* **What you are asked to do**
Only one stretch of the records below should be repeated. It starts with the line containing "Step 1 (the" and goes on through the line containing "Slacks: ideal ports", exactly as written.

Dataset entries
--- START ---

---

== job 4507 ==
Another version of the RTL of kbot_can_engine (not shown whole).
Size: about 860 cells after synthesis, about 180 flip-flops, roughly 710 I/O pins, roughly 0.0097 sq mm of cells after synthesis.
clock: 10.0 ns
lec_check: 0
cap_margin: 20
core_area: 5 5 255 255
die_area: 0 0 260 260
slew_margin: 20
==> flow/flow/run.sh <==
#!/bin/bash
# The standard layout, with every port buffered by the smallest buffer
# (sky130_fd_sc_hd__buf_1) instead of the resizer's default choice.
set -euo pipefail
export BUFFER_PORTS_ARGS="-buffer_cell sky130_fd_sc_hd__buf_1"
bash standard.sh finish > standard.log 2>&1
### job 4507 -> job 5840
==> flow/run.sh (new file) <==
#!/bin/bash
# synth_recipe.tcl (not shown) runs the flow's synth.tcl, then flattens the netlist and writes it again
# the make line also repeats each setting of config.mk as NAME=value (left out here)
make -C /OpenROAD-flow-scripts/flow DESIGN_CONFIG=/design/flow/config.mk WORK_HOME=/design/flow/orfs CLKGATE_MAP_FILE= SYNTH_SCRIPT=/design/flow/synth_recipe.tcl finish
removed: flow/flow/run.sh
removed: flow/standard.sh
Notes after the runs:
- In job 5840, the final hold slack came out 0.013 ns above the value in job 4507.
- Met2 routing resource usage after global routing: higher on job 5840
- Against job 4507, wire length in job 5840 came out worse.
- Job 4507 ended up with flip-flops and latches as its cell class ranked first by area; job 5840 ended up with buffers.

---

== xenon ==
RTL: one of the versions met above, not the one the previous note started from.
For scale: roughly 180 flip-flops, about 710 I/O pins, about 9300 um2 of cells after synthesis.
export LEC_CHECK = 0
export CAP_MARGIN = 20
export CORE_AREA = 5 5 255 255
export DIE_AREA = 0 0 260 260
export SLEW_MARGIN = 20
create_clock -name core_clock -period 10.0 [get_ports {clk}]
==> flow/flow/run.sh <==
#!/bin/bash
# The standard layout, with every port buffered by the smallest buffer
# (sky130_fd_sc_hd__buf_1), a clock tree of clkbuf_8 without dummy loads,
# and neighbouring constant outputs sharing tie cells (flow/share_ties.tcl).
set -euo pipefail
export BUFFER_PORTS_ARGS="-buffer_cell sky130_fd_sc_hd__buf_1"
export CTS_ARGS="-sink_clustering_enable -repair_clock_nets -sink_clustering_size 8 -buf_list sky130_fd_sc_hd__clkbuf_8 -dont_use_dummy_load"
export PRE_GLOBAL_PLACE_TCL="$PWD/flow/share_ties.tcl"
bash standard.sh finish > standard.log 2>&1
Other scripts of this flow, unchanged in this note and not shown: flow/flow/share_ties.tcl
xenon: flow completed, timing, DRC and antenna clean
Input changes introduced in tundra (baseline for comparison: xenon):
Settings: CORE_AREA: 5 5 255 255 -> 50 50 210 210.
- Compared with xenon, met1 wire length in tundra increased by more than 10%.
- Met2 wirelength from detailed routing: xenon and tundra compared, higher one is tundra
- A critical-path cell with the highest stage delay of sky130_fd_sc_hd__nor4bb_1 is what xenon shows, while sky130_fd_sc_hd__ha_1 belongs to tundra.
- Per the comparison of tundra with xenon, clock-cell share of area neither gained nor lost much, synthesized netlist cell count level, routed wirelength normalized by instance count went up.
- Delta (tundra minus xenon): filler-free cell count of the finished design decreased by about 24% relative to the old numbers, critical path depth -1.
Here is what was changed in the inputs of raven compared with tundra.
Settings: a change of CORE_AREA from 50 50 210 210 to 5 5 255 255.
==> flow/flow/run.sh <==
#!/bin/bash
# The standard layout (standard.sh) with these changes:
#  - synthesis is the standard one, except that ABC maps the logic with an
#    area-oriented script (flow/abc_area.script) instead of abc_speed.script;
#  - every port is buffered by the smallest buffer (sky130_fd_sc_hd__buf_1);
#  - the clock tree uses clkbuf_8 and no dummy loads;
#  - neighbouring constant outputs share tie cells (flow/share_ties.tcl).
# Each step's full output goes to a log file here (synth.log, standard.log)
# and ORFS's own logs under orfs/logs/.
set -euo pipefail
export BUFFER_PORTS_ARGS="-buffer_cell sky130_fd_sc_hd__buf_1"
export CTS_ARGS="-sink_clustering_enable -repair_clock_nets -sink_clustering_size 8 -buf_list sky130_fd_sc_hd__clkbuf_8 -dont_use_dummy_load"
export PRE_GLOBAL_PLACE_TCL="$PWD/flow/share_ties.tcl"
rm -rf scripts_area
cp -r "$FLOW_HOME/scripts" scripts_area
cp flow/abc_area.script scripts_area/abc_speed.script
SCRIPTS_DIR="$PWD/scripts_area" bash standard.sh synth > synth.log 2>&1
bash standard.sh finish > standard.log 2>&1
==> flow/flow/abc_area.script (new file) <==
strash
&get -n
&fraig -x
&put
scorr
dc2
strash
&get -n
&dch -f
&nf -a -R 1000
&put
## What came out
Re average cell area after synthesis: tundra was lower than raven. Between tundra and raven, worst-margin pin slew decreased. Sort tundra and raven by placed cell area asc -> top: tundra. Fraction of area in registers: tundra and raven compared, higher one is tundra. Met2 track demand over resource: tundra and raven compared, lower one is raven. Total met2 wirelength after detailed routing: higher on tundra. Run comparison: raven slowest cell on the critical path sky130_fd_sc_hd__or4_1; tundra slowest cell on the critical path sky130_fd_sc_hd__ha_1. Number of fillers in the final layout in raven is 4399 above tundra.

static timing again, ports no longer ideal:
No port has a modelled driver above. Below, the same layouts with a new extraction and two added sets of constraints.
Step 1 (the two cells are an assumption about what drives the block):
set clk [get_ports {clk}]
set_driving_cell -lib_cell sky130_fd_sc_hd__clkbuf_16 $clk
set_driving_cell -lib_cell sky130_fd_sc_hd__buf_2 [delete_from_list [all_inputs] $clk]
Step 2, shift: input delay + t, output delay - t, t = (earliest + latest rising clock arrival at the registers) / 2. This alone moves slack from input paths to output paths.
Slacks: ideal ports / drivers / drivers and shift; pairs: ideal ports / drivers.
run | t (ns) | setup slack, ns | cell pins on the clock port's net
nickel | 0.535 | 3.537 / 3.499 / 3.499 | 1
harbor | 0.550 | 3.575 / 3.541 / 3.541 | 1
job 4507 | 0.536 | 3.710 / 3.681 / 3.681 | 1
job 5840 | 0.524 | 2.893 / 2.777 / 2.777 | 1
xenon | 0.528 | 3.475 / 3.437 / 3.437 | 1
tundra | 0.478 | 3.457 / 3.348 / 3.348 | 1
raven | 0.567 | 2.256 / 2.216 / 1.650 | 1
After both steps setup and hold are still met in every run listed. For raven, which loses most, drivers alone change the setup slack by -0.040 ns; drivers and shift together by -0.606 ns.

--- END ---
--- START ---

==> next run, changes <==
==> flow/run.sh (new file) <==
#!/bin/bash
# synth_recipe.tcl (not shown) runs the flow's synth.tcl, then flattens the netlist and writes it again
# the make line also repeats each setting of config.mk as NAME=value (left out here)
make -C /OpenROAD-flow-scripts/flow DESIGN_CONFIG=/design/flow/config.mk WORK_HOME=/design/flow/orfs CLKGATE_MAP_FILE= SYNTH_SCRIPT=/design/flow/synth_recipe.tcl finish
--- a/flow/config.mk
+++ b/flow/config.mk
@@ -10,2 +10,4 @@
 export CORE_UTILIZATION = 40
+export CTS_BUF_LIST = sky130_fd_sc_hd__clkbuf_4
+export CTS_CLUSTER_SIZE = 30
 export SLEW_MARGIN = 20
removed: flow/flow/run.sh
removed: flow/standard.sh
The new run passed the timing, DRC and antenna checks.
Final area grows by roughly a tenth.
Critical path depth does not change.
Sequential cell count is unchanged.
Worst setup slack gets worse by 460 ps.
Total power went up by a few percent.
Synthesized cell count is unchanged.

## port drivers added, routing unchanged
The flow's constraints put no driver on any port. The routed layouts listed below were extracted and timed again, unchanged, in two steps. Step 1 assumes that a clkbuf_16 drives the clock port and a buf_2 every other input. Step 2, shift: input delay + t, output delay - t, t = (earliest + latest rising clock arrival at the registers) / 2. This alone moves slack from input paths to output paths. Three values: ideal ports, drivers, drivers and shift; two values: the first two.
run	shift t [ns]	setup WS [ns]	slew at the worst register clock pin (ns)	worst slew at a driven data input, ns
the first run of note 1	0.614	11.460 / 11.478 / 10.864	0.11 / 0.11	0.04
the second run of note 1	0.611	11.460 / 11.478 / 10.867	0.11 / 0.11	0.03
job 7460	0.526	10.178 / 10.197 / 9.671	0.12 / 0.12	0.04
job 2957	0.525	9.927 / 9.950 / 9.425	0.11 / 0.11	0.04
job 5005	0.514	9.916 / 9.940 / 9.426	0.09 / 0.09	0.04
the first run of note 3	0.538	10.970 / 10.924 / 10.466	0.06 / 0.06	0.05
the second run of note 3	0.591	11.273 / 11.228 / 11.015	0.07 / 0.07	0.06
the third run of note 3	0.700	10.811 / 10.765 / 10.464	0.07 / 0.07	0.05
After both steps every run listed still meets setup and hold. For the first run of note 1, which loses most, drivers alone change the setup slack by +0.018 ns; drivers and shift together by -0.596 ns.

--- END ---
--- START ---

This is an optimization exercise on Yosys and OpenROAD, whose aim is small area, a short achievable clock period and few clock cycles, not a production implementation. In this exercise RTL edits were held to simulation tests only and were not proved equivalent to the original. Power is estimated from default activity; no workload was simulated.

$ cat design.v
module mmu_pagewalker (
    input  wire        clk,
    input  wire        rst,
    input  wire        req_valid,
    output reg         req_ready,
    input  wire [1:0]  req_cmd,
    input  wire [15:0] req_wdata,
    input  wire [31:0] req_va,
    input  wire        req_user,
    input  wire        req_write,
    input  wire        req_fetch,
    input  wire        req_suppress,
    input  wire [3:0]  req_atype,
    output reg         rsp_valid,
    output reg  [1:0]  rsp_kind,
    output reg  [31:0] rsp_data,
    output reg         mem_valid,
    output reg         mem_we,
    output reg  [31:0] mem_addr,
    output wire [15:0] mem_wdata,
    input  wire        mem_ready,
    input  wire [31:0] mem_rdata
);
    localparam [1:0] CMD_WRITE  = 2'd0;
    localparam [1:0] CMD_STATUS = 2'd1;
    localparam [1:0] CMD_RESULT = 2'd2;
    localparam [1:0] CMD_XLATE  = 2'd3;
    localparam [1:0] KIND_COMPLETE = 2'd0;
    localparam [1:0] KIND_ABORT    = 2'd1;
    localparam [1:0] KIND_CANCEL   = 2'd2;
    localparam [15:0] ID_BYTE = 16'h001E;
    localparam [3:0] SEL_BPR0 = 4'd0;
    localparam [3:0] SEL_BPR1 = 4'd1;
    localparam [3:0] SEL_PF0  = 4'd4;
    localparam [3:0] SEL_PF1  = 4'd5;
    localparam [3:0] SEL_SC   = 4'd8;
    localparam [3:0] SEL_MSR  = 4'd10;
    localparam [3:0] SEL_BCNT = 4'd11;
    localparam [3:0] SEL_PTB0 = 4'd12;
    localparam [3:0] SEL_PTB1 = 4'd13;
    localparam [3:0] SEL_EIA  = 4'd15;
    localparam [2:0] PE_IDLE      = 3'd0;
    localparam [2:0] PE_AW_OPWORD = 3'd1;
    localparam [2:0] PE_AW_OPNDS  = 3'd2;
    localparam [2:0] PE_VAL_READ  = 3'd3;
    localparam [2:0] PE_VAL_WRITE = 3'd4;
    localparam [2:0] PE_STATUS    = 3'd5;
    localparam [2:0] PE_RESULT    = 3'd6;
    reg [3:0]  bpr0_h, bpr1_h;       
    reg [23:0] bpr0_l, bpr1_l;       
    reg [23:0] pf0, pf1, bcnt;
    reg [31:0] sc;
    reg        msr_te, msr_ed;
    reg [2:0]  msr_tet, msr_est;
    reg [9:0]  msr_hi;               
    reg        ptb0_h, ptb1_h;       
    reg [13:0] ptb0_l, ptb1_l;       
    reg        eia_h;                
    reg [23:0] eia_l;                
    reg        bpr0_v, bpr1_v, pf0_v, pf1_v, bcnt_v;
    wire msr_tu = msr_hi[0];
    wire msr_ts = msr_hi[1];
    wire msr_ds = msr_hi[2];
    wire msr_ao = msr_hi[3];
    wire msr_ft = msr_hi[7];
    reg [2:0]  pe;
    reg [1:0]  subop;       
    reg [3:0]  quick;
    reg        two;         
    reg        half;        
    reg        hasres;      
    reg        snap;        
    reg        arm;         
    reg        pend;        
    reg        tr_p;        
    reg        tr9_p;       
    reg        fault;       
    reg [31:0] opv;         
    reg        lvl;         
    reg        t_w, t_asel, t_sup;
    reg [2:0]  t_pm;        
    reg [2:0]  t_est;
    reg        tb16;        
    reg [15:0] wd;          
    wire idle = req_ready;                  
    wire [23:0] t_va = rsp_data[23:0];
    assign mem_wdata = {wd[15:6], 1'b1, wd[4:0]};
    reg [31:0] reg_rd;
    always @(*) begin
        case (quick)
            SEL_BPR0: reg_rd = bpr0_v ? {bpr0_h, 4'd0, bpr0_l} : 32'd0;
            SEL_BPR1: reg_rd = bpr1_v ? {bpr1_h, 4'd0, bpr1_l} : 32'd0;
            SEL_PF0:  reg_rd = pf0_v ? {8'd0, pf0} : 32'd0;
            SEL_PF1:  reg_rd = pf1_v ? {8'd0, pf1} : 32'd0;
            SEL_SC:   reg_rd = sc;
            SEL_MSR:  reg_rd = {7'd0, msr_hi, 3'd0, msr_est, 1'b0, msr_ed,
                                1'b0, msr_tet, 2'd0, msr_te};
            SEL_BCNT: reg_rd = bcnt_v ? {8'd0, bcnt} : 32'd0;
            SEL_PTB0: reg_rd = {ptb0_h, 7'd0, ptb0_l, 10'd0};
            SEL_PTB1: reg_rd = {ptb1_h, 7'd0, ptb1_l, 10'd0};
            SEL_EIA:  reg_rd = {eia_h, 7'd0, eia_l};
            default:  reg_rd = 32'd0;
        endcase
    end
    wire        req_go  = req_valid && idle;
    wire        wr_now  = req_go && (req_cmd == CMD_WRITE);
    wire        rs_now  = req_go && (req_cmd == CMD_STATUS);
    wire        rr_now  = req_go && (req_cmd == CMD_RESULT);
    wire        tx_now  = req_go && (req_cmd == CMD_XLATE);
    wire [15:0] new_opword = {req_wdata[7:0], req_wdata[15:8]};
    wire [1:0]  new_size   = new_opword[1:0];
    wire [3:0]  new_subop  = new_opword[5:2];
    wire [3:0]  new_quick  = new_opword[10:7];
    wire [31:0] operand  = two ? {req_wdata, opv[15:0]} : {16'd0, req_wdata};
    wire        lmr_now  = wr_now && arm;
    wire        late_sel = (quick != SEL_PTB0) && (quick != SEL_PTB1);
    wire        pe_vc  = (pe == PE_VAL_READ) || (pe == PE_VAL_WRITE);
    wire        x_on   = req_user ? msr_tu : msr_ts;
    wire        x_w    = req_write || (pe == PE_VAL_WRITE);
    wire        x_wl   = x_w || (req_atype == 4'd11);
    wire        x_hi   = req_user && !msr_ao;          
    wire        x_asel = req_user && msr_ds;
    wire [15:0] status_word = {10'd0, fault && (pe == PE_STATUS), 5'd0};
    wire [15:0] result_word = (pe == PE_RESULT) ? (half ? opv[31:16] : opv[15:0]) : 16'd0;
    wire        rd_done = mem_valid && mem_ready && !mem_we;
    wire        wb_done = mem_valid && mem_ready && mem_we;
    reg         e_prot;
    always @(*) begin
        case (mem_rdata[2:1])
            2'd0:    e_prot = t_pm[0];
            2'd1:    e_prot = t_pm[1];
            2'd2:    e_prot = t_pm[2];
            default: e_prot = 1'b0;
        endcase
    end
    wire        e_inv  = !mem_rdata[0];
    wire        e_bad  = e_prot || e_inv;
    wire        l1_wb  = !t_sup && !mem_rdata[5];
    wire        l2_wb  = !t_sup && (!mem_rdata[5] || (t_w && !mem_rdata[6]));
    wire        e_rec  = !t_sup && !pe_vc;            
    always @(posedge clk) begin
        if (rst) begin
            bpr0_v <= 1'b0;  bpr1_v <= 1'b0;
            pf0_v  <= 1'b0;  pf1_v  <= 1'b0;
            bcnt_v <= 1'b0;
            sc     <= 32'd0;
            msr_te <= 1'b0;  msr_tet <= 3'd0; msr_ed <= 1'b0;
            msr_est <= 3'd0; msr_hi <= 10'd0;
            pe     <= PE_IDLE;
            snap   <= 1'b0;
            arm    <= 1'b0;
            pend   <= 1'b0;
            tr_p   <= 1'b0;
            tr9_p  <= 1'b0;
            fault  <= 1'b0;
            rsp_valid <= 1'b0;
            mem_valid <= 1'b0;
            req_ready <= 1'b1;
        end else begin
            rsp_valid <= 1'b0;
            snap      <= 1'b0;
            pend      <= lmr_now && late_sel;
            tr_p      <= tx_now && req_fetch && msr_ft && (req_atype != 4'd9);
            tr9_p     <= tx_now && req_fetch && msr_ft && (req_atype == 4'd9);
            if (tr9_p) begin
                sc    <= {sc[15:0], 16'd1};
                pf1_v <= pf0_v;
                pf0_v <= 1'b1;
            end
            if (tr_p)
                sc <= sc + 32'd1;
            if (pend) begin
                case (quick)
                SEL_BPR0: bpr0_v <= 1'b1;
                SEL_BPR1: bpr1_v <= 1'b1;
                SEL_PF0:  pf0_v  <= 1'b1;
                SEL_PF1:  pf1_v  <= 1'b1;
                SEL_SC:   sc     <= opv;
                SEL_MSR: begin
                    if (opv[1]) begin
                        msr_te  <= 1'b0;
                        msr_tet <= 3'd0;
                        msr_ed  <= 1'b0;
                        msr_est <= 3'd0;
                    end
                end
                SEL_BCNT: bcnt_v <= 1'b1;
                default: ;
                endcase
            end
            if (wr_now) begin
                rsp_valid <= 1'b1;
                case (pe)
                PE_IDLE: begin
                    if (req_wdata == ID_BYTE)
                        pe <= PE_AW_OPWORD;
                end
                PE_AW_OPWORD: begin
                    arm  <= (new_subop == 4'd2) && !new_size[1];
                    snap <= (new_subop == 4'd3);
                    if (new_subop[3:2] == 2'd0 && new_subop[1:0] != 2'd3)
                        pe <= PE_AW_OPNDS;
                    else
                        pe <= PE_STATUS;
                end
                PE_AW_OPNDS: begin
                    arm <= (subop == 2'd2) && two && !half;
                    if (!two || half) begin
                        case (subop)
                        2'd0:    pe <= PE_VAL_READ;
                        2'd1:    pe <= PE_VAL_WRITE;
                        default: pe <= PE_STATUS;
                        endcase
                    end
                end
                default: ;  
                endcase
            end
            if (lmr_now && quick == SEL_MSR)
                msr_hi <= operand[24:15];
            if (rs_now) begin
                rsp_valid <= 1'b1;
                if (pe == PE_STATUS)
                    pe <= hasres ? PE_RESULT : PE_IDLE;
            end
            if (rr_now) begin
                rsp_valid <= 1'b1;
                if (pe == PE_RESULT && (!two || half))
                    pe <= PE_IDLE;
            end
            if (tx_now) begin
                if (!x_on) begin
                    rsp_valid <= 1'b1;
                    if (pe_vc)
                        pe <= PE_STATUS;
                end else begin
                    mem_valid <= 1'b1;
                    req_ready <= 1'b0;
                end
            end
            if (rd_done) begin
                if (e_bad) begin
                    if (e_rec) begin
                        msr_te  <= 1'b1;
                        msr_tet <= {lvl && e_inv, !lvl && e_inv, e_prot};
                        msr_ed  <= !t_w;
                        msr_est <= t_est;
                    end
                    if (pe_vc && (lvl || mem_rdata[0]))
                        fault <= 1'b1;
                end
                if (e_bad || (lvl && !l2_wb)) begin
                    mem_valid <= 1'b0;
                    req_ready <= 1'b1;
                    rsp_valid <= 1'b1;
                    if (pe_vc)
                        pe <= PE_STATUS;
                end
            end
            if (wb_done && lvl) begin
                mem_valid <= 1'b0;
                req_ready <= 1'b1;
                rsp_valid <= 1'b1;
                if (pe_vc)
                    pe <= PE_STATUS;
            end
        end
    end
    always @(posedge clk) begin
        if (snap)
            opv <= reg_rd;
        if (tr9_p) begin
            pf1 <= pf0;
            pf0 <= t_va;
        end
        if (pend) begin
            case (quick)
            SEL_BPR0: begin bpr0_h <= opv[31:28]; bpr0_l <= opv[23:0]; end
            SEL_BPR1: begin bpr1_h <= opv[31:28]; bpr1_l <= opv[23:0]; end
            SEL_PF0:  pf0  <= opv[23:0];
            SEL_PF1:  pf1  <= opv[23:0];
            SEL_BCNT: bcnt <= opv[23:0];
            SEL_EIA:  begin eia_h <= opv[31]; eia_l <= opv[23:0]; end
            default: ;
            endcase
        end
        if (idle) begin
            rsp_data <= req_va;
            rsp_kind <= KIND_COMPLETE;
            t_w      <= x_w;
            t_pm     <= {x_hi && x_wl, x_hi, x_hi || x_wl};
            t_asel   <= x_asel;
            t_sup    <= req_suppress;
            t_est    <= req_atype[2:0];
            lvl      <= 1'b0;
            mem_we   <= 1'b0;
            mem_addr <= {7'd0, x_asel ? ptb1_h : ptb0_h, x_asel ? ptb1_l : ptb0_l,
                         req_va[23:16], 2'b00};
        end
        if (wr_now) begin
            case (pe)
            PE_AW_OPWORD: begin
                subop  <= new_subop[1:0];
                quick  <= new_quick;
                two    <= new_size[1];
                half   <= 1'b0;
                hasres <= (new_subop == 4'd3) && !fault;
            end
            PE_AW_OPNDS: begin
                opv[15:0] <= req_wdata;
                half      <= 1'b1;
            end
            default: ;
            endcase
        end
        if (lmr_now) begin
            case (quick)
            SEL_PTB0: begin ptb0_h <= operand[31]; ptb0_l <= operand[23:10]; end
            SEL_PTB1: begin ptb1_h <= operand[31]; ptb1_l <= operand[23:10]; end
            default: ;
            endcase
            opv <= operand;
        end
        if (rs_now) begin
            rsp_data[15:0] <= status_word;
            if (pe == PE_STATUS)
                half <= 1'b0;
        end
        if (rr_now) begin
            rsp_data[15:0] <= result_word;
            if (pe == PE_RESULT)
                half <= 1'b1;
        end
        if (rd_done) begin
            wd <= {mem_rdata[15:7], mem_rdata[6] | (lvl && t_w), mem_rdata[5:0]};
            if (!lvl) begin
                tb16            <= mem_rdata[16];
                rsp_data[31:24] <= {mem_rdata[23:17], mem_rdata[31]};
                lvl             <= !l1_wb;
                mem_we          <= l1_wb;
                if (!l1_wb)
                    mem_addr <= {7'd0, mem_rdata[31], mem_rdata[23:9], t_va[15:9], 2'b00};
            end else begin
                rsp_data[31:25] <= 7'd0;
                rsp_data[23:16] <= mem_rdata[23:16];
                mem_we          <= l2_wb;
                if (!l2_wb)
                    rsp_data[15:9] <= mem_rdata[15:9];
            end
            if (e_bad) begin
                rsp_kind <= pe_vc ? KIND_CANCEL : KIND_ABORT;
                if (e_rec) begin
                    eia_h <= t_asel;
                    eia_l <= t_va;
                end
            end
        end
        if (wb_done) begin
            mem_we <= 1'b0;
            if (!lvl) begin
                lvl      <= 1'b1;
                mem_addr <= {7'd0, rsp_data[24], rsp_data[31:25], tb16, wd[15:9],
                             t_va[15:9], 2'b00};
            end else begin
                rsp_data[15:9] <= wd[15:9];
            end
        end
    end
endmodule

--- END ---

* **Written answer**
Step 1 (the two cells are an assumption about what drives the block):
set clk [get_ports {clk}]
set_driving_cell -lib_cell sky130_fd_sc_hd__clkbuf_16 $clk
set_driving_cell -lib_cell sky130_fd_sc_hd__buf_2 [delete_from_list [all_inputs] $clk]
Step 2, shift: input delay + t, output delay - t, t = (earliest + latest rising clock arrival at the registers) / 2. This alone moves slack from input paths to output paths.
Slacks: ideal ports / drivers / drivers and shift; pairs: ideal ports / drivers.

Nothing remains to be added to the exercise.